** PROBLEM STATEMENT **
From the entries, copy each line that includes "endpoints".

** RECORDED INFORMATION **

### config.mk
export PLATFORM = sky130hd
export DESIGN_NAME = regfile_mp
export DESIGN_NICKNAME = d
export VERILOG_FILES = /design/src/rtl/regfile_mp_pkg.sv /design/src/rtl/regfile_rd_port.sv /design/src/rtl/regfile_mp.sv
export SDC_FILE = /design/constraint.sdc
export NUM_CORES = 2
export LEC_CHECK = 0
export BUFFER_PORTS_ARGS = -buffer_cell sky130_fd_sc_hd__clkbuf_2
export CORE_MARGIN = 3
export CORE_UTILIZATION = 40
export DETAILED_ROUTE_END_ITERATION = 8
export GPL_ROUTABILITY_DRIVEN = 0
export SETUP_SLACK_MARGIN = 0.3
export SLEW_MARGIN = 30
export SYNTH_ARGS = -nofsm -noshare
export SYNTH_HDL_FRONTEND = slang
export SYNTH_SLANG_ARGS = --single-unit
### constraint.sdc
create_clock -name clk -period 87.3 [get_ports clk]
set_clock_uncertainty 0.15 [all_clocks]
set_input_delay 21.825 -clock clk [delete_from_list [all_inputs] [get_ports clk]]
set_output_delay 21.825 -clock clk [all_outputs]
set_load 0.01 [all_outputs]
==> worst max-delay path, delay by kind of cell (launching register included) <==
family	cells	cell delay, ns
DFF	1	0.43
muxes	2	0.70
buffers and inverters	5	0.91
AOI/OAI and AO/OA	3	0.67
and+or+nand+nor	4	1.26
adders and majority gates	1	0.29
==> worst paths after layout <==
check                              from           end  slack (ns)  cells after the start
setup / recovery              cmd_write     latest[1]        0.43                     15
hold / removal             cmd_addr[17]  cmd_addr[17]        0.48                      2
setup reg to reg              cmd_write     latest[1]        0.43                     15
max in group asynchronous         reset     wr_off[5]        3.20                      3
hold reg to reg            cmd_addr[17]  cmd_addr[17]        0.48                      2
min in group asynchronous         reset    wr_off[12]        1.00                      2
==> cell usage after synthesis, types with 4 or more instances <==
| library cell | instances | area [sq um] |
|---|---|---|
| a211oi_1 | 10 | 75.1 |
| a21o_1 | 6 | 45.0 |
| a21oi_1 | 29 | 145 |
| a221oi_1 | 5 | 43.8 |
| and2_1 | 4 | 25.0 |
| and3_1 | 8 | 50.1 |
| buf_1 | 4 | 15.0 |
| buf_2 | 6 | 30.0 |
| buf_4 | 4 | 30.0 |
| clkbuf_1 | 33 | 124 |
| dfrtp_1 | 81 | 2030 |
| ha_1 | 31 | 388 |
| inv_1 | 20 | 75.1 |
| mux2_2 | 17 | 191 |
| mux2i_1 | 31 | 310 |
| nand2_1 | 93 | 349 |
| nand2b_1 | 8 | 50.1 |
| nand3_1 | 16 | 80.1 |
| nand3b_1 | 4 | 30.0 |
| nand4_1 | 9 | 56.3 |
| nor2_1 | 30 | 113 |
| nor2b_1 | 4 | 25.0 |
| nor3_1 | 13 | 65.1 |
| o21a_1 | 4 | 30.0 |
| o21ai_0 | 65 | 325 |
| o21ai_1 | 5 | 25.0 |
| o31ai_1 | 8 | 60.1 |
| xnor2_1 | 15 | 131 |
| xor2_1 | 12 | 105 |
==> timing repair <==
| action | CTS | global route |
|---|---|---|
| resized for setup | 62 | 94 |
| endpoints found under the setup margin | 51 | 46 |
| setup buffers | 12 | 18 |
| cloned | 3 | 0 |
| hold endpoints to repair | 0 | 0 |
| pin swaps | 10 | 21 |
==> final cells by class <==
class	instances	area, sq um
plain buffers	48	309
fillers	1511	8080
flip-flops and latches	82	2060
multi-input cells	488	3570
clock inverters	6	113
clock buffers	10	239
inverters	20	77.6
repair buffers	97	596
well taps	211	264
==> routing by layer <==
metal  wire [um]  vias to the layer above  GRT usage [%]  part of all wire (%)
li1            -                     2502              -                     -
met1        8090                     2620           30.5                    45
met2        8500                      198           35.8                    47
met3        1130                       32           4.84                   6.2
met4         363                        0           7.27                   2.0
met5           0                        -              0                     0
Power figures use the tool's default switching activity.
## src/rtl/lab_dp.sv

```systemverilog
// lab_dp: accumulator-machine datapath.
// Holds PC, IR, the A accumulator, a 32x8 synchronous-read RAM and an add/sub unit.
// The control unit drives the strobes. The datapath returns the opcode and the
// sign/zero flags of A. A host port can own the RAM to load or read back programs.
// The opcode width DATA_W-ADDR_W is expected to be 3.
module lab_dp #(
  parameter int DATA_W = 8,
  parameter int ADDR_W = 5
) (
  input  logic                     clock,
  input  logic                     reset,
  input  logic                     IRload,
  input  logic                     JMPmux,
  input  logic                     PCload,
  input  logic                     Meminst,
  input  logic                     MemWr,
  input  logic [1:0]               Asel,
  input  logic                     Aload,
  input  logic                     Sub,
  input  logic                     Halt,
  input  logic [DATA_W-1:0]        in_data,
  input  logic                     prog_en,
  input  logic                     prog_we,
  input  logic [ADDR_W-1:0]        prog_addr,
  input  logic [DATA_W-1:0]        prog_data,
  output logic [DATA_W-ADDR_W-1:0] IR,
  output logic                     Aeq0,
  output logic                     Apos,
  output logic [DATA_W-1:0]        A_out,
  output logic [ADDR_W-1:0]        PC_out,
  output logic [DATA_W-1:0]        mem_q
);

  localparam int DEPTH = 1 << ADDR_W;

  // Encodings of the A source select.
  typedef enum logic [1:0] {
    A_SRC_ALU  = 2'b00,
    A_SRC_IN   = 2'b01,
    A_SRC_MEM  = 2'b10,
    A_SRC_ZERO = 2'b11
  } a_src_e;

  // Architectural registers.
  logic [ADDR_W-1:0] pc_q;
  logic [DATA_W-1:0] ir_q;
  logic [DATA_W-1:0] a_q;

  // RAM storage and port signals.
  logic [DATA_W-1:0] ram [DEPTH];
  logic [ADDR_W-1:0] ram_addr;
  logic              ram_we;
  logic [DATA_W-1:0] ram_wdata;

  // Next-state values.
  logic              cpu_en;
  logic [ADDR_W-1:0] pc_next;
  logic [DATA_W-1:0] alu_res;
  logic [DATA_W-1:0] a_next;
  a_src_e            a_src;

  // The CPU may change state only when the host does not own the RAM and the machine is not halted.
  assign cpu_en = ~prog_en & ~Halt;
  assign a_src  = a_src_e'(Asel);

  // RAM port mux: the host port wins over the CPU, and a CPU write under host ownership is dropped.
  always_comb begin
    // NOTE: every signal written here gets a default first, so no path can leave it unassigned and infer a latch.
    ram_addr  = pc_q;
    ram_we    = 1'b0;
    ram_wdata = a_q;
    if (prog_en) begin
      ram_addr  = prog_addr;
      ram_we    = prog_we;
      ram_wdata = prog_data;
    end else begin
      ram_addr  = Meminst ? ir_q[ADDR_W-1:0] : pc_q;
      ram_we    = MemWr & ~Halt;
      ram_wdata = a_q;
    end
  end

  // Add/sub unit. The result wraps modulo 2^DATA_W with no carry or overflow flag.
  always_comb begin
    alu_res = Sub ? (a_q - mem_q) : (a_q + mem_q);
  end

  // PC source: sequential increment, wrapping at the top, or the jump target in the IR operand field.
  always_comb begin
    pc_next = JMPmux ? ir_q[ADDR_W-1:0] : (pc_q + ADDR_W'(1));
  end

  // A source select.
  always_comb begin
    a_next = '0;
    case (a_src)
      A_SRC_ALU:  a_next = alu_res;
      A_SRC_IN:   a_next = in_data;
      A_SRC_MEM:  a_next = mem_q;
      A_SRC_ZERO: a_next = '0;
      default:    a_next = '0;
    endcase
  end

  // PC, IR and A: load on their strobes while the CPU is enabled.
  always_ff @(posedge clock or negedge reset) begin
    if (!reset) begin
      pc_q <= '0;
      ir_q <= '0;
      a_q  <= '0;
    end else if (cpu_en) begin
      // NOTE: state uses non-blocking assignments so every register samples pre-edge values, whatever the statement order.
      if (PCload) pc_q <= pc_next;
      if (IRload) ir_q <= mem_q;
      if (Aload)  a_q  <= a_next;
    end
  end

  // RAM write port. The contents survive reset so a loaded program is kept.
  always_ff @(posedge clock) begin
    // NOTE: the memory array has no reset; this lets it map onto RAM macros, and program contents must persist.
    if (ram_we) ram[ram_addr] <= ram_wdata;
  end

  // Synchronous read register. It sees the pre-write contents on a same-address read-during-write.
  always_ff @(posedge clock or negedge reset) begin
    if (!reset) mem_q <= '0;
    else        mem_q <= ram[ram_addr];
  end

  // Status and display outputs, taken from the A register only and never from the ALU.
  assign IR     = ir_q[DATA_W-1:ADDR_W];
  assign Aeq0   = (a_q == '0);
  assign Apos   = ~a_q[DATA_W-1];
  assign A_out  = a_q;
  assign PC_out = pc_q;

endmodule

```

** ANSWER BOX **
| endpoints found under the setup margin | 51 | 46 |
| hold endpoints to repair | 0 | 0 |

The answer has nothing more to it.